▸ **TASK ITEM**
Copy the records exactly, every one of them.
++++ MATERIAL PROVIDED ++++
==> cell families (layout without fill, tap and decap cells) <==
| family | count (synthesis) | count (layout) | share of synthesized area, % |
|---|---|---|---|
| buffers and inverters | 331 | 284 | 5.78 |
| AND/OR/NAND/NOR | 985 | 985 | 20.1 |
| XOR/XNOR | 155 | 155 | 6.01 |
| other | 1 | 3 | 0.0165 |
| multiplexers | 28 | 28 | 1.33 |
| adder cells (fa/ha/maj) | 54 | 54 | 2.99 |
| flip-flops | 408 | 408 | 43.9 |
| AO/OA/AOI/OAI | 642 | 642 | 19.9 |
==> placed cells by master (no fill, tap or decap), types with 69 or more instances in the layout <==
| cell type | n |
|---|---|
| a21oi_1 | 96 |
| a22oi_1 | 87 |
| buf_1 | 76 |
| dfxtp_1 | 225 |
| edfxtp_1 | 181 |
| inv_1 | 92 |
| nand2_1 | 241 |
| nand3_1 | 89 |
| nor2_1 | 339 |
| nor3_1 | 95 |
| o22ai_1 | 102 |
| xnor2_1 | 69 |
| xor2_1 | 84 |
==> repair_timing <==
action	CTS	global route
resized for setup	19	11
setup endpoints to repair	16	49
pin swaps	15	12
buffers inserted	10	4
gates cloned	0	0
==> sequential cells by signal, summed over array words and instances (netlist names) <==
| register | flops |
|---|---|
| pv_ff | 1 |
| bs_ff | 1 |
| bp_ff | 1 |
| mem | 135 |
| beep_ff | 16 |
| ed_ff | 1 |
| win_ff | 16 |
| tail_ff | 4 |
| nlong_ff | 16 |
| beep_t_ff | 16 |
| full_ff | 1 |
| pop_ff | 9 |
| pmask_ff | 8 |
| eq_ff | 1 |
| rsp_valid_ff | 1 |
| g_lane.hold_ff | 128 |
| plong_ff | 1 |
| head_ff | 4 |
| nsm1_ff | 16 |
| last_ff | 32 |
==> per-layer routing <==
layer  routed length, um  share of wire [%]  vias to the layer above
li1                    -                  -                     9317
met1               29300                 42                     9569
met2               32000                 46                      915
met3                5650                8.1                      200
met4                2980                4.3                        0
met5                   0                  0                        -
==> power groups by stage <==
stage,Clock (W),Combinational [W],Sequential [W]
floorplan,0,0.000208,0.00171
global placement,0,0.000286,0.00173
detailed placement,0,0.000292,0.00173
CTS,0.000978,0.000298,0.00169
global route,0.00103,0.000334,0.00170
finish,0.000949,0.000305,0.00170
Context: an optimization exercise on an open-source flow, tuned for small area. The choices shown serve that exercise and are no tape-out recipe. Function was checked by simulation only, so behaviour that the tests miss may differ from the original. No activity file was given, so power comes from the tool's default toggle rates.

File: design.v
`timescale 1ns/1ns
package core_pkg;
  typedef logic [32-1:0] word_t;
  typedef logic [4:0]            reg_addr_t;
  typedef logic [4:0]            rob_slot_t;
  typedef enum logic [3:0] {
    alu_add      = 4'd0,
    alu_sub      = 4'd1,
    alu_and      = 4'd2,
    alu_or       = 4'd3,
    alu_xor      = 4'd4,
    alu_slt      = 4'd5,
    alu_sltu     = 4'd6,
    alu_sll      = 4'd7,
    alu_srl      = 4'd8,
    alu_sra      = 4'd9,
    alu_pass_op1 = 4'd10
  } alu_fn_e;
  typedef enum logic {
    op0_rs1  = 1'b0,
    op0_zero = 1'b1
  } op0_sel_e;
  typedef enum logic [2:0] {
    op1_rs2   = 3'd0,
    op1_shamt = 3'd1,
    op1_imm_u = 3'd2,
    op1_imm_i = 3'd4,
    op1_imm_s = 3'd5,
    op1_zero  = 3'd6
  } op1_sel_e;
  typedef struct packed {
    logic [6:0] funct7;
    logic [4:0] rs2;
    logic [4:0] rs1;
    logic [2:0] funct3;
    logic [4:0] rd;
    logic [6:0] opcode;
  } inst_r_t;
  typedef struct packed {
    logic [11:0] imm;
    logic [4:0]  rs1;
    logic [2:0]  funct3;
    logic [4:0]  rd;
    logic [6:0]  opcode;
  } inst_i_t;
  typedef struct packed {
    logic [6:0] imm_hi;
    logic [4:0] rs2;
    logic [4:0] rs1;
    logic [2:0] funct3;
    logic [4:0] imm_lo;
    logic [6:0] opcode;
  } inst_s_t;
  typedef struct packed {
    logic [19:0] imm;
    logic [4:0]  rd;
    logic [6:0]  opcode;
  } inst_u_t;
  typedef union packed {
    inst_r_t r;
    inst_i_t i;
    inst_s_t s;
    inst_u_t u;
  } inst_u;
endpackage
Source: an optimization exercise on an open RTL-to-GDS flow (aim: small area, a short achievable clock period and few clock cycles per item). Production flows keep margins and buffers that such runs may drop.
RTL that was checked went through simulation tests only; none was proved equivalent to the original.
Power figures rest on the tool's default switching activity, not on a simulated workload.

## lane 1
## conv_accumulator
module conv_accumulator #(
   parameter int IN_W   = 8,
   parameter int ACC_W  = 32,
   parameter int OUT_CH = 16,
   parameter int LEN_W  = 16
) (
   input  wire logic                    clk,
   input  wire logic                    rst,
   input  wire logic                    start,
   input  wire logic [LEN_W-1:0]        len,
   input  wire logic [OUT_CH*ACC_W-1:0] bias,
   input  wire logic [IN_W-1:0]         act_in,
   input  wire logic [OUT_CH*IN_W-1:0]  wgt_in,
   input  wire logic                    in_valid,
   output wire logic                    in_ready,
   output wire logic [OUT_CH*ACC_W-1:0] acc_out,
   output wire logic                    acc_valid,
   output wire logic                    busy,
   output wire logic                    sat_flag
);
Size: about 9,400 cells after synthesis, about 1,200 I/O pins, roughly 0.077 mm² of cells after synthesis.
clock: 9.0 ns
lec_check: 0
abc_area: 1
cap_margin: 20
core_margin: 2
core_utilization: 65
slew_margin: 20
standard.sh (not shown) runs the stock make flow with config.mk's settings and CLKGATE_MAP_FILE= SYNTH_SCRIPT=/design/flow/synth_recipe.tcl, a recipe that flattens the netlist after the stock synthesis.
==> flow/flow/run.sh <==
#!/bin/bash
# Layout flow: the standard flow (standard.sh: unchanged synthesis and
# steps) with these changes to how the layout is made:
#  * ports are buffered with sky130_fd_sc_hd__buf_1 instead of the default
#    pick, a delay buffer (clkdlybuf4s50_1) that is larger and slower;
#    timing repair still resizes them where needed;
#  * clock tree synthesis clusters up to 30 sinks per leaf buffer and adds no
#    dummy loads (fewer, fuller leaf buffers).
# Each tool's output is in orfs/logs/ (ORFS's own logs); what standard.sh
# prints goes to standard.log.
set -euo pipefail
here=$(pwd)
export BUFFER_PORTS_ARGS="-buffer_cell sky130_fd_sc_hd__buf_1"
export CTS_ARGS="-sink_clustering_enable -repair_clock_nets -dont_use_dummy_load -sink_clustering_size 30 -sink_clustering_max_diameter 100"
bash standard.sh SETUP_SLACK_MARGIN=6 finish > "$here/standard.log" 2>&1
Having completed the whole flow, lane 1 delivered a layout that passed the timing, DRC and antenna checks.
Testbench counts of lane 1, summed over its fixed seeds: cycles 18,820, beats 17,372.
++++
▸ **RESPONSE AREA**
==> cell families (layout without fill, tap and decap cells) <==
| family | count (synthesis) | count (layout) | share of synthesized area, % |
|---|---|---|---|
| buffers and inverters | 331 | 284 | 5.78 |
| AND/OR/NAND/NOR | 985 | 985 | 20.1 |
| XOR/XNOR | 155 | 155 | 6.01 |
| other | 1 | 3 | 0.0165 |
| multiplexers | 28 | 28 | 1.33 |
| adder cells (fa/ha/maj) | 54 | 54 | 2.99 |
| flip-flops | 408 | 408 | 43.9 |
| AO/OA/AOI/OAI | 642 | 642 | 19.9 |
==> placed cells by master (no fill, tap or decap), types with 69 or more instances in the layout <==
| cell type | n |
|---|---|
| a21oi_1 | 96 |
| a22oi_1 | 87 |
| buf_1 | 76 |
| dfxtp_1 | 225 |
| edfxtp_1 | 181 |
| inv_1 | 92 |
| nand2_1 | 241 |
| nand3_1 | 89 |
| nor2_1 | 339 |
| nor3_1 | 95 |
| o22ai_1 | 102 |
| xnor2_1 | 69 |
| xor2_1 | 84 |
==> repair_timing <==
action	CTS	global route
resized for setup	19	11
setup endpoints to repair	16	49
pin swaps	15	12
buffers inserted	10	4
gates cloned	0	0
==> sequential cells by signal, summed over array words and instances (netlist names) <==
| register | flops |
|---|---|
| pv_ff | 1 |
| bs_ff | 1 |
| bp_ff | 1 |
| mem | 135 |
| beep_ff | 16 |
| ed_ff | 1 |
| win_ff | 16 |
| tail_ff | 4 |
| nlong_ff | 16 |
| beep_t_ff | 16 |
| full_ff | 1 |
| pop_ff | 9 |
| pmask_ff | 8 |
| eq_ff | 1 |
| rsp_valid_ff | 1 |
| g_lane.hold_ff | 128 |
| plong_ff | 1 |
| head_ff | 4 |
| nsm1_ff | 16 |
| last_ff | 32 |
==> per-layer routing <==
layer  routed length, um  share of wire [%]  vias to the layer above
li1                    -                  -                     9317
met1               29300                 42                     9569
met2               32000                 46                      915
met3                5650                8.1                      200
met4                2980                4.3                        0
met5                   0                  0                        -
==> power groups by stage <==
stage,Clock (W),Combinational [W],Sequential [W]
floorplan,0,0.000208,0.00171
global placement,0,0.000286,0.00173
detailed placement,0,0.000292,0.00173
CTS,0.000978,0.000298,0.00169
global route,0.00103,0.000334,0.00170
finish,0.000949,0.000305,0.00170
Context: an optimization exercise on an open-source flow, tuned for small area. The choices shown serve that exercise and are no tape-out recipe. Function was checked by simulation only, so behaviour that the tests miss may differ from the original. No activity file was given, so power comes from the tool's default toggle rates.

File: design.v
`timescale 1ns/1ns
package core_pkg;
  typedef logic [32-1:0] word_t;
  typedef logic [4:0]            reg_addr_t;
  typedef logic [4:0]            rob_slot_t;
  typedef enum logic [3:0] {
    alu_add      = 4'd0,
    alu_sub      = 4'd1,
    alu_and      = 4'd2,
    alu_or       = 4'd3,
    alu_xor      = 4'd4,
    alu_slt      = 4'd5,
    alu_sltu     = 4'd6,
    alu_sll      = 4'd7,
    alu_srl      = 4'd8,
    alu_sra      = 4'd9,
    alu_pass_op1 = 4'd10
  } alu_fn_e;
  typedef enum logic {
    op0_rs1  = 1'b0,
    op0_zero = 1'b1
  } op0_sel_e;
  typedef enum logic [2:0] {
    op1_rs2   = 3'd0,
    op1_shamt = 3'd1,
    op1_imm_u = 3'd2,
    op1_imm_i = 3'd4,
    op1_imm_s = 3'd5,
    op1_zero  = 3'd6
  } op1_sel_e;
  typedef struct packed {
    logic [6:0] funct7;
    logic [4:0] rs2;
    logic [4:0] rs1;
    logic [2:0] funct3;
    logic [4:0] rd;
    logic [6:0] opcode;
  } inst_r_t;
  typedef struct packed {
    logic [11:0] imm;
    logic [4:0]  rs1;
    logic [2:0]  funct3;
    logic [4:0]  rd;
    logic [6:0]  opcode;
  } inst_i_t;
  typedef struct packed {
    logic [6:0] imm_hi;
    logic [4:0] rs2;
    logic [4:0] rs1;
    logic [2:0] funct3;
    logic [4:0] imm_lo;
    logic [6:0] opcode;
  } inst_s_t;
  typedef struct packed {
    logic [19:0] imm;
    logic [4:0]  rd;
    logic [6:0]  opcode;
  } inst_u_t;
  typedef union packed {
    inst_r_t r;
    inst_i_t i;
    inst_s_t s;
    inst_u_t u;
  } inst_u;
endpackage
Source: an optimization exercise on an open RTL-to-GDS flow (aim: small area, a short achievable clock period and few clock cycles per item). Production flows keep margins and buffers that such runs may drop.
RTL that was checked went through simulation tests only; none was proved equivalent to the original.
Power figures rest on the tool's default switching activity, not on a simulated workload.

## lane 1
## conv_accumulator
module conv_accumulator #(
   parameter int IN_W   = 8,
   parameter int ACC_W  = 32,
   parameter int OUT_CH = 16,
   parameter int LEN_W  = 16
) (
   input  wire logic                    clk,
   input  wire logic                    rst,
   input  wire logic                    start,
   input  wire logic [LEN_W-1:0]        len,
   input  wire logic [OUT_CH*ACC_W-1:0] bias,
   input  wire logic [IN_W-1:0]         act_in,
   input  wire logic [OUT_CH*IN_W-1:0]  wgt_in,
   input  wire logic                    in_valid,
   output wire logic                    in_ready,
   output wire logic [OUT_CH*ACC_W-1:0] acc_out,
   output wire logic                    acc_valid,
   output wire logic                    busy,
   output wire logic                    sat_flag
);
Size: about 9,400 cells after synthesis, about 1,200 I/O pins, roughly 0.077 mm² of cells after synthesis.
clock: 9.0 ns
lec_check: 0
abc_area: 1
cap_margin: 20
core_margin: 2
core_utilization: 65
slew_margin: 20
standard.sh (not shown) runs the stock make flow with config.mk's settings and CLKGATE_MAP_FILE= SYNTH_SCRIPT=/design/flow/synth_recipe.tcl, a recipe that flattens the netlist after the stock synthesis.
==> flow/flow/run.sh <==
#!/bin/bash
# Layout flow: the standard flow (standard.sh: unchanged synthesis and
# steps) with these changes to how the layout is made:
#  * ports are buffered with sky130_fd_sc_hd__buf_1 instead of the default
#    pick, a delay buffer (clkdlybuf4s50_1) that is larger and slower;
#    timing repair still resizes them where needed;
#  * clock tree synthesis clusters up to 30 sinks per leaf buffer and adds no
#    dummy loads (fewer, fuller leaf buffers).
# Each tool's output is in orfs/logs/ (ORFS's own logs); what standard.sh
# prints goes to standard.log.
set -euo pipefail
here=$(pwd)
export BUFFER_PORTS_ARGS="-buffer_cell sky130_fd_sc_hd__buf_1"
export CTS_ARGS="-sink_clustering_enable -repair_clock_nets -dont_use_dummy_load -sink_clustering_size 30 -sink_clustering_max_diameter 100"
bash standard.sh SETUP_SLACK_MARGIN=6 finish > "$here/standard.log" 2>&1
Having completed the whole flow, lane 1 delivered a layout that passed the timing, DRC and antenna checks.
Testbench counts of lane 1, summed over its fixed seeds: cycles 18,820, beats 17,372.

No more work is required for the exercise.